Dube’s
My sister Tamar wrote that in the Hamlet of Amenia where we spent our summers there is a new florist in the store where Dube’s used to be. A wormhole of memory opens. The Dubes were an older couple when I knew them, around our grandmother’s age. They had a narrow, dark, dusty dry goods store in an old brick building on the main street of Amenia, on 343, the road leading to Sharon, CT. In my memory the store is packed, floor to ceiling, and Mr. Dube could find anything in the apparent chaos. We bought sneakers there, and blue jeans. Perhaps it was the crowded, claustrophobic feeling of the store that makes it stand out so sharply in my memory. It’s lovely to think of that space reborn as a light and cheerful florist’s.
The Dubes were part of the merchant Jewish community in Amenia, along with the Rothsteins and the Rubins who had the town’s two drug stores, and the two Jewish families who ran the Depot Market. Alfred Dube was born at the end of the nineteenth century in Illinois, but his wife was Russian. I remember them as part of the generation shaped by the holocaust. Mrs. Dube was, in my memory, a kind of ghostly presence, spending her time in the back of the store, where I imagined they lived. I have a memory of her bringing him his lunch, or perhaps clearing it away. I remember his lined face, but not hers. And now, I can find them on Wikipedia, and a lengthy obituary of their daughter who moved to Utica, near where we live now, and ran a pharmacy there with her husband. She had probably moved away before I knew them.

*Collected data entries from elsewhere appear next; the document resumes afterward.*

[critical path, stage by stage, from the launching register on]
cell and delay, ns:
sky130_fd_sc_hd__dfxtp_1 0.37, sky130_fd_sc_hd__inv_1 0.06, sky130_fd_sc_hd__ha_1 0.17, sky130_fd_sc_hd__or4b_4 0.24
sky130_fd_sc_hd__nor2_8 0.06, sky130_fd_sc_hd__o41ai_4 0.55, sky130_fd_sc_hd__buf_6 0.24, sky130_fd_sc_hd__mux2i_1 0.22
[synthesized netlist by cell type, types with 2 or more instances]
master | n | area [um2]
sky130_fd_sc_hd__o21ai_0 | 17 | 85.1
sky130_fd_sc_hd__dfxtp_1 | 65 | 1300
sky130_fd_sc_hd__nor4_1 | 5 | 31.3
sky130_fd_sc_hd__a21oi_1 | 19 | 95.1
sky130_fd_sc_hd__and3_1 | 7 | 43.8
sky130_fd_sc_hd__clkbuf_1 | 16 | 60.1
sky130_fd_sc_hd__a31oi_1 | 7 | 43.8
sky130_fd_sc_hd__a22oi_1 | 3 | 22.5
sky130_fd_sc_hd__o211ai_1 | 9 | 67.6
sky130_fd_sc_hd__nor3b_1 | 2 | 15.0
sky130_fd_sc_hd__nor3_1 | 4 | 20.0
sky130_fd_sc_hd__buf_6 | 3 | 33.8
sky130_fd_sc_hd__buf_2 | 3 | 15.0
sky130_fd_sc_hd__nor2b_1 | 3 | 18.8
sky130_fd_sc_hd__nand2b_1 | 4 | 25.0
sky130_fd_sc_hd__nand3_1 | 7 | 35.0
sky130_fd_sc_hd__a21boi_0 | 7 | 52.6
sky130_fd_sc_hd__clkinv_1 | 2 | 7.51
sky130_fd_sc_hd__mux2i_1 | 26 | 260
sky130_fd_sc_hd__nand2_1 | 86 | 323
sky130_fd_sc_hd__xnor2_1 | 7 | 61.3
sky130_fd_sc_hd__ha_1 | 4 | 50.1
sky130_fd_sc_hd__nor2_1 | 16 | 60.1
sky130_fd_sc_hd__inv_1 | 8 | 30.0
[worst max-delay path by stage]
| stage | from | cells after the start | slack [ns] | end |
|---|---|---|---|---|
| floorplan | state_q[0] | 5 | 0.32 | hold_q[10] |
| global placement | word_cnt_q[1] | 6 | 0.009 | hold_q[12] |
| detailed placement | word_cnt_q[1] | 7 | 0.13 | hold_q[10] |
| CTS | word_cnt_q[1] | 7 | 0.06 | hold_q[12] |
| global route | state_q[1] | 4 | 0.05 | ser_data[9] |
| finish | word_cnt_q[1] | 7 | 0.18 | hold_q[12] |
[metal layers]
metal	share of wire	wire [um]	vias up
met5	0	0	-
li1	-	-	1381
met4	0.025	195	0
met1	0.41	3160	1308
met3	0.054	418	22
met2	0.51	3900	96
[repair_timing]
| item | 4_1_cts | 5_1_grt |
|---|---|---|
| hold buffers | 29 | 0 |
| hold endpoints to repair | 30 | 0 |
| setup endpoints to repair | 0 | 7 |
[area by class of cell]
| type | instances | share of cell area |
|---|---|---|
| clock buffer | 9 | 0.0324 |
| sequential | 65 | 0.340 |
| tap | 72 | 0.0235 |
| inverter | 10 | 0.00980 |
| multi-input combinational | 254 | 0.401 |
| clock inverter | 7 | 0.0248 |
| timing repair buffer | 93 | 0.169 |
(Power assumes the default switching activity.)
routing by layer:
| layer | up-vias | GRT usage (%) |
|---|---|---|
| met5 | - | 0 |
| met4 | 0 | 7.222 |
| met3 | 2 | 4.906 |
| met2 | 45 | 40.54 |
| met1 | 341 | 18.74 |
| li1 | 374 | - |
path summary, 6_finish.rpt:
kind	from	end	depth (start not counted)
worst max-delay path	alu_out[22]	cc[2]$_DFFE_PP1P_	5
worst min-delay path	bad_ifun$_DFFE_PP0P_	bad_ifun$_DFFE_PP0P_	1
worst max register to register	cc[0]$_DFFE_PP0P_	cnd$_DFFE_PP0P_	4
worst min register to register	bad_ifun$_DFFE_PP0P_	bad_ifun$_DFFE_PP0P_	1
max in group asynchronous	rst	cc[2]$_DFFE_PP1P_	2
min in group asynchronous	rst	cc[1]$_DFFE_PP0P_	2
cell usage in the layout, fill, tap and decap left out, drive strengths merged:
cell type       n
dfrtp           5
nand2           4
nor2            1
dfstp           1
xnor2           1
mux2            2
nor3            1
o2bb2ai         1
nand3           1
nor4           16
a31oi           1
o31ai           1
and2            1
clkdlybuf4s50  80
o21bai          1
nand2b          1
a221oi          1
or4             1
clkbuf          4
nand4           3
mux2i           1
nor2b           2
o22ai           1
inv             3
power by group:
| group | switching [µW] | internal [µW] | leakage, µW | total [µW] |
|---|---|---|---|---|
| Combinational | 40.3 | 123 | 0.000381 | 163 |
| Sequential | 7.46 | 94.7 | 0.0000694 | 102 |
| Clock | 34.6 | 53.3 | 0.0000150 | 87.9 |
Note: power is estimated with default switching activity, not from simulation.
<file path="config.mk">
export PLATFORM = sky130hd
export DESIGN_NAME = ps2_key_decoder
export DESIGN_NICKNAME = d
export VERILOG_FILES = /design/src/rtl/ps2_key_decoder.sv
export SDC_FILE = /design/constraint.sdc
export NUM_CORES = 1
export LEC_CHECK = 0
export BUFFER_PORTS_ARGS = -buffer_cell sky130_fd_sc_hd__buf_2
export CAP_MARGIN = 20
export CORE_MARGIN = 3
export CORE_UTILIZATION = 35
export DETAILED_ROUTE_END_ITERATION = 8
export GPL_TIMING_DRIVEN = 0
export SYNTH_ARGS = -nofsm -noshare
export SYNTH_HDL_FRONTEND = slang
export SYNTH_SLANG_ARGS = --single-unit
</file>
<file path="constraint.sdc">
create_clock -name clk -period 2.8 [get_ports clk]
set_input_delay 0.42 -clock clk [delete_from_list [all_inputs] [get_ports clk]]
set_output_delay 0.42 -clock clk [all_outputs]
set_load 0.1 [all_outputs]
</file>
<file path="src/rtl/ps2_key_decoder.sv">
// Key-event decoder for a ps2_keyboard byte stream. Merges E0/F0 prefixes into
// make/break events, flags typematic repeats, tracks modifiers, counts presses in BCD.
module ps2_key_decoder #(
  parameter int FIFO_DEPTH = 8,
  parameter int CNT_DIGITS = 2
) (
  input  logic                    clk,
  input  logic                    clrn,
  input  logic [7:0]              in_data,
  input  logic                    in_ready,
  output logic                    in_nextdata_n,
  output logic                    evt_valid,
  input  logic                    evt_ready,
  output logic [7:0]              evt_code,
  output logic                    evt_ext,
  output logic                    evt_break,
  output logic                    evt_repeat,
  output logic                    overflow,
  output logic [4*CNT_DIGITS-1:0] press_count,
  output logic                    held_valid,
  output logic                    held_ext,
  output logic [7:0]              held_code,
  output logic                    shift,
  output logic                    ctrl
);

  localparam int ADDR_W = $clog2(FIFO_DEPTH);
  localparam int ENTRY_W = 11;
  localparam logic [ADDR_W:0] DEPTH_PTR = (ADDR_W + 1)'(FIFO_DEPTH);

  // Modifier slots: left shift, right shift, left ctrl, right ctrl (E0 14)
  localparam logic [31:0] MOD_CODES = {8'h14, 8'h14, 8'h59, 8'h12};
  localparam logic [3:0]  MOD_EXTS  = 4'b1000;

  typedef enum logic [1:0] {ST_IDLE, ST_E0, ST_F0, ST_E0F0} state_t;

  // ---------------------------------------------------------------
  // Byte acceptance: one-cycle low acknowledge, then one cycle re-arm
  // ---------------------------------------------------------------
  logic ack_n_reg;
  logic capture;

  always_ff @(posedge clk or posedge clrn) begin
    if (clrn) begin
      ack_n_reg <= 1'b1;
    end else if (!ack_n_reg) begin
      ack_n_reg <= 1'b1;
    end else if (in_ready) begin
      ack_n_reg <= 1'b0;
    end
  end

  assign capture       = in_ready & ack_n_reg;
  assign in_nextdata_n = ack_n_reg;

  // ---------------------------------------------------------------
  // Prefix FSM
  // ---------------------------------------------------------------
  state_t state_reg, state_next;
  logic   is_e0, is_f0, is_discard;
  logic   emit, emit_ext, emit_break;

  assign is_e0      = (in_data == 8'hE0);
  assign is_f0      = (in_data == 8'hF0);
  assign is_discard = (in_data == 8'h00) | (in_data == 8'hFF) | (in_data == 8'hE1);

  always_ff @(posedge clk or posedge clrn) begin
    if (clrn) begin
      state_reg <= ST_IDLE;
    end else begin
      state_reg <= state_next;
    end
  end

  // A prefix arriving in an unexpected state restarts decoding from IDLE
  always_comb begin
    state_next = state_reg;
    if (capture) begin
      if (is_e0) begin
        state_next = ST_E0;
      end else if (is_f0) begin
        state_next = (state_reg == ST_E0) ? ST_E0F0 : ST_F0;
      end else begin
        state_next = ST_IDLE;
      end
    end
  end

  always_comb begin
    emit       = capture & ~is_e0 & ~is_f0 & ~is_discard;
    emit_ext   = (state_reg == ST_E0) | (state_reg == ST_E0F0);
    emit_break = (state_reg == ST_F0) | (state_reg == ST_E0F0);
  end

  // ---------------------------------------------------------------
  // Held key and repeat detection
  // ---------------------------------------------------------------
  logic       held_valid_reg, held_ext_reg;
  logic [7:0] held_code_reg;
  logic       held_match, emit_repeat, new_press;

  assign held_match  = held_valid_reg & (held_ext_reg == emit_ext) & (held_code_reg == in_data);
  assign emit_repeat = ~emit_break & held_match;
  assign new_press   = emit & ~emit_break & ~held_match;

  always_ff @(posedge clk or posedge clrn) begin
    if (clrn) begin
      held_valid_reg <= 1'b0;
      held_ext_reg   <= 1'b0;
      held_code_reg  <= 8'h00;
    end else if (new_press) begin
      held_valid_reg <= 1'b1;
      held_ext_reg   <= emit_ext;
      held_code_reg  <= in_data;
    end else if (emit & emit_break & held_match) begin
      held_valid_reg <= 1'b0;
    end
  end

  assign held_valid = held_valid_reg;
  assign held_ext   = held_ext_reg;
  assign held_code  = held_code_reg;

  // ---------------------------------------------------------------
  // Modifiers: each physical key tracked separately
  // ---------------------------------------------------------------
  logic [3:0] mod_reg;
  logic [3:0] mod_hit;

  for (genvar gi = 0; gi < 4; gi++) begin : g_mod
    assign mod_hit[gi] = emit & (in_data == MOD_CODES[gi*8 +: 8]) & (emit_ext == MOD_EXTS[gi]);
  end

  always_ff @(posedge clk or posedge clrn) begin
    if (clrn) begin
      mod_reg <= 4'b0000;
    end else begin
      mod_reg <= (mod_reg & ~mod_hit) | (mod_hit & {4{~emit_break}});
    end
  end

  assign shift = mod_reg[0] | mod_reg[1];
  assign ctrl  = mod_reg[2] | mod_reg[3];

  // ---------------------------------------------------------------
  // BCD press counter, ripple carry between digits
  // ---------------------------------------------------------------
  logic [4*CNT_DIGITS-1:0] count_reg, count_next;
  logic [CNT_DIGITS-1:0]   carry;

  assign carry[0] = new_press;

  for (genvar gi = 0; gi < CNT_DIGITS; gi++) begin : g_bcd
    logic [3:0] digit;
    assign digit = count_reg[4*gi +: 4];
    assign count_next[4*gi +: 4] = !carry[gi]      ? digit :
                                   (digit == 4'd9) ? 4'd0  : digit + 4'd1;
    if (gi < CNT_DIGITS - 1) begin : g_carry
      assign carry[gi+1] = carry[gi] & (digit == 4'd9);
    end
  end

  always_ff @(posedge clk or posedge clrn) begin
    if (clrn) begin
      count_reg <= '0;
    end else begin
      count_reg <= count_next;
    end
  end

  assign press_count = count_reg;

  // ---------------------------------------------------------------
  // Event FIFO, first-word-fall-through, no write bypass
  // ---------------------------------------------------------------
  logic [ENTRY_W-1:0] mem [FIFO_DEPTH];
  logic [ADDR_W:0]    wr_ptr_reg, rd_ptr_reg;
  logic               fifo_empty, fifo_full, push, pop;
  logic [ENTRY_W-1:0] head;
  logic               overflow_reg;

  assign fifo_empty = (wr_ptr_reg == rd_ptr_reg);
  assign fifo_full  = ((wr_ptr_reg - rd_ptr_reg) == DEPTH_PTR);
  assign pop        = ~fifo_empty & evt_ready;
  // A full FIFO still accepts a push when the head leaves in the same cycle
  assign push       = emit & (~fifo_full | pop);

  always_ff @(posedge clk) begin
    if (push) begin
      mem[wr_ptr_reg[ADDR_W-1:0]] <= {emit_repeat, emit_break, emit_ext, in_data};
    end
  end

  always_ff @(posedge clk or posedge clrn) begin
    if (clrn) begin
      wr_ptr_reg   <= '0;
      rd_ptr_reg   <= '0;
      overflow_reg <= 1'b0;
    end else begin
      if (push) begin
        wr_ptr_reg <= wr_ptr_reg + 1'b1;
      end
      if (pop) begin
        rd_ptr_reg <= rd_ptr_reg + 1'b1;
      end
      if (emit & ~push) begin
        overflow_reg <= 1'b1;
      end
    end
  end

  assign head       = mem[rd_ptr_reg[ADDR_W-1:0]];
  assign evt_valid  = ~fifo_empty;
  assign evt_code   = evt_valid ? head[7:0] : 8'h00;
  assign evt_ext    = evt_valid & head[8];
  assign evt_break  = evt_valid & head[9];
  assign evt_repeat = evt_valid & head[10];
  assign overflow   = overflow_reg;

endmodule

</file>
== After elaboration in Yosys (flattened, before gate mapping) ==
Memories as Yosys holds them, arrays and structs flattened.
Index checks and enable logic that the tools add are counted.

* $add $sub $neg: 5
* Equality and inequality tests: 16
* Muxes and demuxes: 12
* Bitwise operators: 45
* Reduce and logical (&&, ||, !) cells: 2

{| class="wikitable"
|+ Operators with widths
! cell !! number
|-
| 8-bit == test (second input constant) || 4
|-
| 1-bit bitwise AND || 25
|-
| 4-bit by 1-bit adder with 4-bit output (second input constant) || 4
|-
| 8-bit by 5-bit == test with 1-bit output (second input constant) || 2
|-
| 4-bit == test (second input constant) || 3
|-
| 1-bit NOT || 9
|-
| 4-bit bitwise AND || 2
|-
| 8-bit by 7-bit == test with 1-bit output (second input constant) || 1
|-
| 8-bit == test || 1
|-
| 8-bit logical NOT || 1
|-
| 4-bit two-way mux || 2
|-
| 8-bit two-way mux || 1
|-
| 1-bit two-way mux || 7
|-
| 1-bit OR || 7
|-
| 2-bit == test (second input constant) || 2
|-
| 4-bit == test || 1
|-
| 2-bit two-way mux || 2
|-
| 4-bit NOT || 1
|-
| 4-bit OR || 1
|-
| 4-bit subtractor || 1
|-
| 2-bit by 1-bit == test with 1-bit output (second input constant) || 1
|-
| 2-bit nonzero test || 1
|-
| 1-bit == test || 1
|}

* Register bits: 34
* RAM bits: 88
* Bits of input ports: 12
* Output and inout bits: 34
* Logic and storage cells: 92
* Memories: 1

{| class="wikitable"
|+ Memories
! name !! depth !! width !! rd ports !! clocked after memory_dff !! write ports !! line !! source
|-
| mem || 8 || 11 || 1 || 0 || 1 || 176 || <nowiki>logic [ENTRY_W-1:0] mem [FIFO_DEPTH];</nowiki>
|}

== Depth between registers and ports, before layout ==
* Word-level depth: 10
* Gate-level depth with buffers: 10
* Depth with buffers taken out: 8

== Worst setup path after synthesis ==
OpenSTA, ideal clock, no wires.

* Path kind: reg2out
* Start point: register rd_ptr_reg[1]
* End point: output port evt_break
* Arrival time: 3.049 ns
* Data required time: 2.380 ns
* Slack: -0.669 ns
* Cell stages (with the launch flop): 9
* Path buffers: 3
* Cells stage by stage: dfrtp_1 clkbuf_1 clkbuf_1 inv_1 ha_1 nand2_1 nor2_1 clkbuf_1 a21oi_1

* Word-level cells in the longest chain between the ends: 3
* Elaborated cells on any way between the ends: 4
* Classes of those cells: 1 x eq/ne; 2 x bitwise; 1 x memory

{| class="wikitable"
|+ Ends and longest elaborated chain
! element !! line !! source
|-
| from (decl) || 177 || <nowiki>logic [ADDR_W:0] wr_ptr_reg, rd_ptr_reg;</nowiki>
|-
| from (signal assigned) || 204 || <nowiki>rd_ptr_reg <= rd_ptr_reg + 1'b1;</nowiki>
|-
| parallel branches: the longest is 2 deep, another holds memory 8 x 11 bit || n/a ||
|-
| 1-bit bitwise AND * || 216 || <nowiki>assign evt_break = evt_valid & head[9];</nowiki>
|-
| to (decl) || 16 || <nowiki>output logic evt_break,</nowiki>
|}

Every way passes the cells marked *.

== Worst setup path after layout ==
* Start point: register rd_ptr_reg[2]
* End point: output port evt_code[0]

* Word-level cells in the longest chain between the ends: 2
* Elaborated cells on any way between the ends: 3
* Classes of those cells: 1 x eq/ne; 1 x mux; 1 x memory

{| class="wikitable"
|+ Ends and longest elaborated chain
! element !! line !! source
|-
| memory 8 x 11 bit / 4-bit == test (equally long branches) || n/a ||
|-
| 8-bit two-way mux * || 214 || <nowiki>assign evt_code = evt_valid ? head[7:0] : 8'h00;</nowiki>
|-
| to (decl) || 14 || <nowiki>output logic [7:0] evt_code,</nowiki>
|}

Every way passes the cells marked *; elsewhere a longest branch is shown, timed or not.

==> out/metrics.yaml <==
floorplanning:
  core_sq_um: 14800
  num_rows: 44
  dieArea_sq_um: 16800
  die_w_um: 130
  ios: 46
  start_util_pct: 36.3
  die_h_um: 130
global_routing:
  grt_start_max_net_pins: 22
  grt_pass1_wl_um: 18400
  gr-total-overflow: 0
  antenna_found_initial: 0
  gr-usage-all-layers_pct: 15.0
  grt_pass1_vias: 3239
critical_path:
  worstSetupPathType: "reg2out"
  path_common_cell: "buf_6"
  crit_chain: "inv_1, buf_6, ha_1, nand2_1, nor2_4, clkbuf_8, a21oi_2, buf_6"
  crit_path_start_kind: "flop"
  endpoint_kind: "primary output"
  crit_path_top_delay_cell: "dfrtp_2"
  critPathArrivalTime_ns: 2.26
  worst_path_largest_cell_delay_ns: 0.44
  worstPathMaxFanout: 10
  cp_data_required_time_ns: 2.38
sta:
  drv_slew: 0
  setup_viol: 0
  period_share_pct: 95.7
  hold_viol_final: 0
  period_needed_ns: 2.68
  rsz0062_at_grt: "false"
  fmax_mhz: 373
  worst_pin_slew_ns: 0.683
  skew_ns: 0.00620
  maxSlewHeadroom_pct: 54.4
yosys:
  synth-seq-cells: 122
  yosys_warnings: 0
  yosysMostFrequentCell: "edfxtp_1"
  postSynthAreaPerCell_sq_um: 15.6
  synth.distinct_cells: 51
  synth_commonest_cells: "edfxtp_1, nand2_1, dfrtp_1, mux4_2, xnor2_1"
  syn_inst: 342
  ys_seq_area_share_pct: 65.3
  synth_top_cell_by_area: "edfxtp_1"
  synth_ff_type: "edfxtp_1"
  synth_fp_nets: 359
  syn_area_sq_um: 5350
  synth_edf_count: 88
  yosys.area.top_type_share_pct: 49.4
  synthArstFlopShare_pct: 27.9
  netlist_top_cells_area: "edfxtp_1, dfrtp_1, mux4_2"
detailed_routing:
  drt_wl_total_um: 12300
  drtIter0Drc: 294
  viasPerCell: 5.23
  first_pass_iters: 5
  ant_nets: 0
  wire_per_inst_um: 20.1
  vias: 3205
  drc: 0
cells_and_area:
  area_delta_synth_final_pct: 25.6
  nFillCells: 1302
  largest_register_ffs: 88
  diodes: 0
  nNetsFinal: 433
  instances_no_fill: 613
  drive_gt1_share_pct: 37.3
  fin_area_sq_um: 6720
cts:
  clkSlewWorstSetupHoldPaths_ns: 0.05
  cts_root_buf: "clkbuf_16"
  htreeDepth: 4
  cts_tree: "yes"
  clk_latency_ns: 0.41
  cts_buffers: 17
  cts_sinks: 122
  cts.path.max_buffers: 2
placement:
  dp_cells: 573
  port_buffers: 45
  hpwlAfterDp_um: 7610
  dpl_cell_area_sq_um: 5890
  gp_congestion: 0.781
run_status:
  status: "completed"
run:
  maxCapViolCount: 0
hold_path:
  hp-class: "in2async"
[worst max-delay path: cells and delay by family, from the launching register on]
kind,cells,cell delay (ns)
AOI/OAI and AO/OA,1,0.18
DFF,1,0.44
adders and majority gates,1,0.28
buffers and inverters,4,0.73
and+or+nand+nor,2,0.20
[metrics by stage]
| stage | setup WS (ns) | hold slack [ns] | setup TNS, ns | util [%] |
|---|---|---|---|---|
| 3_5_place_dp | -0.831 | 0.467 | -74.25 | 39.9 |
| 4_1_cts | 0.00189 | 0.125 | 0 | 44.5 |
| 5_1_grt | 0.00425 | 0.157 | 0 | 45.6 |
| 3_3_place_gp | -0.871 | 0.460 | -72.65 | 39.6 |
| 2_1_floorplan | -0.169 | 0.486 | -1.69 | - |
| 6_report | 0.122 | 0.107 | 0 | 45.6 |
[per-layer routing]
metal | up-vias | part of all wire, % | global-route usage [%]
met5 | - | 0 | 0
met4 | 0 | 0.89 | 4.77
met3 | 10 | 5.9 | 4.70
met2 | 117 | 48 | 23.0
met1 | 1607 | 45 | 20.7
li1 | 1471 | - | -
[what timing repair did]
| action | in CTS | in global routing |
|---|---|---|
| hold buffers | 0 | 0 |
| setup buffers | 0 | 5 |
| cloned | 0 | 3 |
| pin swaps | 0 | 3 |
| setup endpoints to repair | 106 | 96 |
| gates resized for setup | 36 | 21 |
[worst paths after layout]
| path | cells past startpoint | start | to | slack [ns] |
|---|---|---|---|---|
| setup / recovery | 8 | rd_ptr_reg[2] | evt_code[0] | 0.12 |
| hold / removal | 2 | clrn | async pin | 0.11 |
| setup reg to reg | 7 | wr_ptr_reg[1] | mem[3][6] | 0.14 |
| hold reg to reg | 1 | overflow | overflow | 0.47 |
| max in group asynchronous | 3 | clrn | in_nextdata_n | 2.08 |
| min in group clk | 2 | in_ready | in_nextdata_n | 0.28 |
[cells by family (layout without fill, tap and decap cells)]
| kind of cell | after synthesis | in the layout | synth area share [%] |
|---|---|---|---|
| xor gates and xnor gates | 21 | 21 | 3.44 |
| DFF | 122 | 122 | 65.3 |
| muxes | 39 | 39 | 13.3 |
| and+or+nand+nor | 93 | 96 | 9.40 |
| adders and majority gates | 5 | 5 | 1.17 |
| buffers and inverters | 30 | 114 | 2.78 |
| AOI/OAI and AO/OA | 32 | 32 | 4.61 |
[cell usage in the layout, fill, tap and decap left out, types with 5 or more instances in the layout]
cell	instances
nor2_1	8
inv_1	14
xnor2_1	15
dfrtp_1	30
mux4_2	22
nand3_1	6
mux2_2	5
xor2_1	6
a21oi_2	10
nor3_1	7
ha_1	5
clkbuf_16	17
edfxtp_1	88
nand2_1	35
buf_6	7
buf_2	36
mux2_4	8
clkbuf_1	8
buf_4	10
nor4_1	7
[cell type report]
class	count	area [sq um]	share of cell area, %
well taps	184	230	3.43
clock inverters	11	151	2.25
clock buffers	21	440	6.55
inverters	14	52.6	0.782
plain buffers	15	133	1.97
repair buffers	53	369	5.49
flip-flops and latches	122	3500	52.0
multi-input cells	193	1850	27.5
Power is left out: the tool's default activity adds up to more than one toggle a clock period on the data nets, which glitch-free logic cannot reach.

Dube’s, the drug stores where we went for ice cream and comic books, the market where Dad bought steaks when company was coming, the tiny library, the long closed movie theater, these were our summer world in town. If it was not a completely safe world, we believed it was. A sprained ankle or a bee sting were the biggest threats. Mark Silk and I, aged perhaps ten and eleven, led our band of four younger siblings down the half mile dirt road through the woods, past our gate, to the road which was NY 44 until the lone traffic light at the center of town and then became 343 as it continued down to Dube’s towards Sharon. Amenia Drugs was our primary destination, on the far side of 44 before the traffic light in the early days, and then in a larger, newer space on our side of 44.
Amenia, for all that it had a visible Jewish community and a little brick synagogue (remarkable among those small towns), was clearly a Christian community. There were churches all over, outnumbered only by taverns. That’s what Dad said, but we never counted. As I came to understand what it meant to be Jewish in a Christian majority country, I thought about the Jewish families who had made Amenia home. I read, only recently, that one of the draws for those families was that the Amenia High School accepted Jewish kids, which the high school in Sharon did not. Unthinkable now, unimaginable for my grandchildren. But I remember the closed country clubs (though not in tiny Amenia, of course) and the Jewish quotas at elite colleges and universities, still in force when my big sister, Shayne, was applying to schools.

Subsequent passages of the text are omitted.